The proposal has awaited a vote in Congress’ lower chamber since March. Approval there would send it to the Senate. Given agribusiness’s status as the country’s most powerful economic sector and strongest congressional influence, political analysts anticipate passage.
Approval would constitute “a major environmental setback,” IBAMA president Jair Schmitt told The Associated Press. “In effect, you end up encouraging environmental offenders and unfair competition.”
Satellite technology assists environmental enforcement similarly to how speed cameras help traffic officials, Schmitt explained. Cities cannot position guards on every corner, just as the federal government cannot place agents throughout every square kilometer of rainforest.

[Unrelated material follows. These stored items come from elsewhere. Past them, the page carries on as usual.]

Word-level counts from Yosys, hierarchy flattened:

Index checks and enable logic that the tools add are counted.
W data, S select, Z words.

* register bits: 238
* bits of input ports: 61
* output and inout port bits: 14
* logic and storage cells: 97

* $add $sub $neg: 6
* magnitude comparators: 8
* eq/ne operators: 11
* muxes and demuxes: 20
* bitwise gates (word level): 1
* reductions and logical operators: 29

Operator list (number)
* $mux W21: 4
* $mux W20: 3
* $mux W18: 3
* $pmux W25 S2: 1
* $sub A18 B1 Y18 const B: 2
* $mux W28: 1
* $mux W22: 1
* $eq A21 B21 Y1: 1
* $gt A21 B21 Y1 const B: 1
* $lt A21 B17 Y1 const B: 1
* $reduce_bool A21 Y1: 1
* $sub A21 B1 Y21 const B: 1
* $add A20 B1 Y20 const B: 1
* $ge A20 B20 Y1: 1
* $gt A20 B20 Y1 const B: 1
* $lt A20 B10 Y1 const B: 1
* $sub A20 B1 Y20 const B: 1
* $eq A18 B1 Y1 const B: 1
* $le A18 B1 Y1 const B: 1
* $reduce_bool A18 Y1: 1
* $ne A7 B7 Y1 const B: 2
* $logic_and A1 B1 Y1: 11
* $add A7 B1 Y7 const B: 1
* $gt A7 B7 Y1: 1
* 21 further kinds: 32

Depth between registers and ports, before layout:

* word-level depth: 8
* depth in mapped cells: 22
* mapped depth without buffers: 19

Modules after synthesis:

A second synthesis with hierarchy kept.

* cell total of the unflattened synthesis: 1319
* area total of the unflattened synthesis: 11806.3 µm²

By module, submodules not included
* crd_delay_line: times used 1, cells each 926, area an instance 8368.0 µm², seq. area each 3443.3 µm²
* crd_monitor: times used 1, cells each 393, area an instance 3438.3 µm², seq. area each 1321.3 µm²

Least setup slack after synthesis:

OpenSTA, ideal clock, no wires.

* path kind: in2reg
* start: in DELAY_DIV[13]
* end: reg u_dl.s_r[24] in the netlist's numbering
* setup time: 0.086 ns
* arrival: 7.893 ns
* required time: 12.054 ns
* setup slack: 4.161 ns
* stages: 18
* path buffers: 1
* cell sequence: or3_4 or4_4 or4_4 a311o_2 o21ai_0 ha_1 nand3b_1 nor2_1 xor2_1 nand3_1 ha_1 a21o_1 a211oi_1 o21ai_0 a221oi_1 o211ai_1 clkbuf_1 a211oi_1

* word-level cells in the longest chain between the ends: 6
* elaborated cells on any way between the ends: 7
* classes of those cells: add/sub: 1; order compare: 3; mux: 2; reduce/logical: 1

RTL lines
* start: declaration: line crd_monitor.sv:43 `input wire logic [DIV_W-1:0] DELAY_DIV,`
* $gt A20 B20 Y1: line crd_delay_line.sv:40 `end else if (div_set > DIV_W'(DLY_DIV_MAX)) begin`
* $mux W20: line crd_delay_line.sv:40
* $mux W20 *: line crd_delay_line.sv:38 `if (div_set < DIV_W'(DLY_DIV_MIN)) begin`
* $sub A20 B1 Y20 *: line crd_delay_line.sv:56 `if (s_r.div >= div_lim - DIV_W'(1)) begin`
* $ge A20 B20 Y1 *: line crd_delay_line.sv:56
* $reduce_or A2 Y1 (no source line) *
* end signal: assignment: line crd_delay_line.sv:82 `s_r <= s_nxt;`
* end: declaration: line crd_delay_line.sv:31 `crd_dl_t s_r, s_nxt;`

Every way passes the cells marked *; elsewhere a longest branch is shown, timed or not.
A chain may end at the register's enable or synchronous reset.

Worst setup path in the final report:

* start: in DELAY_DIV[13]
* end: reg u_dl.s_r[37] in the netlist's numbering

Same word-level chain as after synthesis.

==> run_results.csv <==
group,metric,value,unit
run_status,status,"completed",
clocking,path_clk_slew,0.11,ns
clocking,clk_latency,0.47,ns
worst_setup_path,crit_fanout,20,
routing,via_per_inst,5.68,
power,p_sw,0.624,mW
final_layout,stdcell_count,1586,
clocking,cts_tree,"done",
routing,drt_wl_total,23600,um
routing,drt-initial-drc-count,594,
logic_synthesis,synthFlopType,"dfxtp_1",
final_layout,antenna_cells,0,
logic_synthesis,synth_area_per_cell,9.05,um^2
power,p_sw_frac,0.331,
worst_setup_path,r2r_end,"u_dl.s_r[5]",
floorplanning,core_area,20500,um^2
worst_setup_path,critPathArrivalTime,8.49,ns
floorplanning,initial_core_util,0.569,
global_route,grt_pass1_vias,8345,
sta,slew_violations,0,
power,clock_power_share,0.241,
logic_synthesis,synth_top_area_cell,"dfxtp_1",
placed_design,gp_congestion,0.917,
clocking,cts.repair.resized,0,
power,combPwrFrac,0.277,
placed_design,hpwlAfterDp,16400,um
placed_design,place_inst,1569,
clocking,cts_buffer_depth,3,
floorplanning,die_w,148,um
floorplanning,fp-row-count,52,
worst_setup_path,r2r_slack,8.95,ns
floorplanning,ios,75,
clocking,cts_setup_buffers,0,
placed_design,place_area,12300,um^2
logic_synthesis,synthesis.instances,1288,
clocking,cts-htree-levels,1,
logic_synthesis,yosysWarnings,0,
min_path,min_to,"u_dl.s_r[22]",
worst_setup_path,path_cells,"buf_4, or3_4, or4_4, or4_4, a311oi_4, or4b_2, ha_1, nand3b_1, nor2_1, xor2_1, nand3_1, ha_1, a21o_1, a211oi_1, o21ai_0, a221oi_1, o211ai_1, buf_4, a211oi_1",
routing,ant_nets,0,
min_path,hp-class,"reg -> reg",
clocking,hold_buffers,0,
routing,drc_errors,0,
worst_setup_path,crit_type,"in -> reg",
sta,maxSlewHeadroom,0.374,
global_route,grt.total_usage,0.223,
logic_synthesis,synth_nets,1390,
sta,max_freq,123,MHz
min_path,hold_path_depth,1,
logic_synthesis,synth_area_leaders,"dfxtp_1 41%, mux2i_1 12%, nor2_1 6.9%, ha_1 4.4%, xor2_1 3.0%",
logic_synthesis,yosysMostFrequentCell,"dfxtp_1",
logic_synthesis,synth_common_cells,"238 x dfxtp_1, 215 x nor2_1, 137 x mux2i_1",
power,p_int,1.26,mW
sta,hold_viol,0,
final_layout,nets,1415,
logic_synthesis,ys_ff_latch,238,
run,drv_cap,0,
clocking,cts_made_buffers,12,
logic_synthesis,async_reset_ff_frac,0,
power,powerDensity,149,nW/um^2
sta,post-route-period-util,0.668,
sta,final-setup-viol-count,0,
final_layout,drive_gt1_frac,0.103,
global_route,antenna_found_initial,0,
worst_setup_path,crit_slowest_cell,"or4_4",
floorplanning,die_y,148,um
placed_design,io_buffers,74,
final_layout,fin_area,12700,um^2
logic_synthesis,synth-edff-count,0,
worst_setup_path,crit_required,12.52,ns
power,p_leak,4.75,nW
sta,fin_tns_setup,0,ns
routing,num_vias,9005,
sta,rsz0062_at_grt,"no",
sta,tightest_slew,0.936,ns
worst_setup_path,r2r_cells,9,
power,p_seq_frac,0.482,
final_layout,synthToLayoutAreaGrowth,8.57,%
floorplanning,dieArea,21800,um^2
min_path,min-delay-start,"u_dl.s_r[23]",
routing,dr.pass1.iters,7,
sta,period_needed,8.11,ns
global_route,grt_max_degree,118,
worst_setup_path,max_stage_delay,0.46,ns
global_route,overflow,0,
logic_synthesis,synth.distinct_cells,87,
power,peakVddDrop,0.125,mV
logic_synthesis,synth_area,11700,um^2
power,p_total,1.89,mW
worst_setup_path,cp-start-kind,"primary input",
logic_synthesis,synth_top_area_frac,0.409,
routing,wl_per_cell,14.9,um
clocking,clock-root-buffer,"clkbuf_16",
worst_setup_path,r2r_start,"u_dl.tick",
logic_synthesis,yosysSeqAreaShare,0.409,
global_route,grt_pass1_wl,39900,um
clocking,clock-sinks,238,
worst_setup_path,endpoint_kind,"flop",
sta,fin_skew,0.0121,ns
## config.mk

```make
export PLATFORM = sky130hd
export DESIGN_NAME = prog_port
export DESIGN_NICKNAME = d
export VERILOG_FILES = /design/src/prog_port_pkg.sv /design/src/prog_port.sv
export SDC_FILE = /design/constraint.sdc
export NUM_CORES = 1
export LEC_CHECK = 0
export BUFFER_PORTS_ARGS = -buffer_cell sky130_fd_sc_hd__buf_4
export CAP_MARGIN = 5
export CORE_MARGIN = 2
export CORE_UTILIZATION = 45
export CTS_CLUSTER_SIZE = 28
export DETAILED_ROUTE_END_ITERATION = 8
export PLACE_DENSITY = 0.72
export SLEW_MARGIN = 0
export SYNTH_ARGS = -nofsm -noshare
export SYNTH_HDL_FRONTEND = slang
export SYNTH_SLANG_ARGS = --single-unit
```

## constraint.sdc

```tcl
create_clock -name i_clk -period 4.1 [get_ports i_clk]
set_input_delay 0.205 -clock i_clk [delete_from_list [all_inputs] [get_ports i_clk]]
set_output_delay 0.205 -clock i_clk [all_outputs]
set_load 0.05 [all_outputs]
```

In March, the government announced hiring 4,600 firefighters and launched real-time fire outbreak monitoring. Schmitt said officials have pinpointed rural properties with elevated fire risks by analyzing historical heat data alongside deforestation and weather information. Some property owners are receiving notifications requiring preventive action.

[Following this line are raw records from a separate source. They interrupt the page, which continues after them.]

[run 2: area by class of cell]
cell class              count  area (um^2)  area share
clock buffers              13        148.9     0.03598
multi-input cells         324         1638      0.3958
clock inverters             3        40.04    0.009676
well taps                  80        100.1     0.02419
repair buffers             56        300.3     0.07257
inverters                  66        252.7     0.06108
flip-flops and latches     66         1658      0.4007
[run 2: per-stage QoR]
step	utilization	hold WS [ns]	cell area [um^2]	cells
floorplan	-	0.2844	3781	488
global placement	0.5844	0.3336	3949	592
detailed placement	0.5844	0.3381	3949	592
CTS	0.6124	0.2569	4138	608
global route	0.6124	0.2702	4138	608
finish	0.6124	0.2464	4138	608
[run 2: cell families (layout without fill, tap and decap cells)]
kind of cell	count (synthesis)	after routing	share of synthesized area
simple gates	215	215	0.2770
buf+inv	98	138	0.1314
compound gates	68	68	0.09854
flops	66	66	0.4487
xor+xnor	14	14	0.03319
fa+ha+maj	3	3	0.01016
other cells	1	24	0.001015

“The situation this year is worrying. We’re still in the rainy season, and we’ve already recorded two fires in April,” said Tainan Kumaruara, a member of the Indigenous volunteer Guardioes Kumaruara fire brigade, in the Kumaruara Indigenous land in Para state.
“The forest is different from what it was 10 years ago. It’s much drier. The trees no longer behave as they did,” she added.
In 2024, severe drought fueled major wildfire seasons that impacted over 17 million hectares (42 million acres) of rainforest, according to MapBiomas, a nonprofit monitoring land usage. Most Amazon wildfires result from human activity rather than natural causes.
Alongside these concerns, an April study in Proceedings of the National Academy of Sciences provided additional insights into Amazon fire recovery patterns.
Yale University researcher Leandro Maracahipes, supported by Brazilian nonprofit Instituto Serrapilheira, conducted controlled burns at an Amazon research facility also experiencing drought conditions over 20 years to examine long-term impacts.
The research revealed that following repeated wildfires, the forest didn’t completely vanish or become savanna grassland as scientific models predicted. It remained rainforest but in degraded condition, featuring more open spaces and increased vulnerability, missing Amazon-specific species requiring dense coverage and particular conditions—plus time—for germination and growth.
“The forest is resilient, but our message is that we need to preserve it even more, and urgently,” Maracahipes said. “And it has to be now.”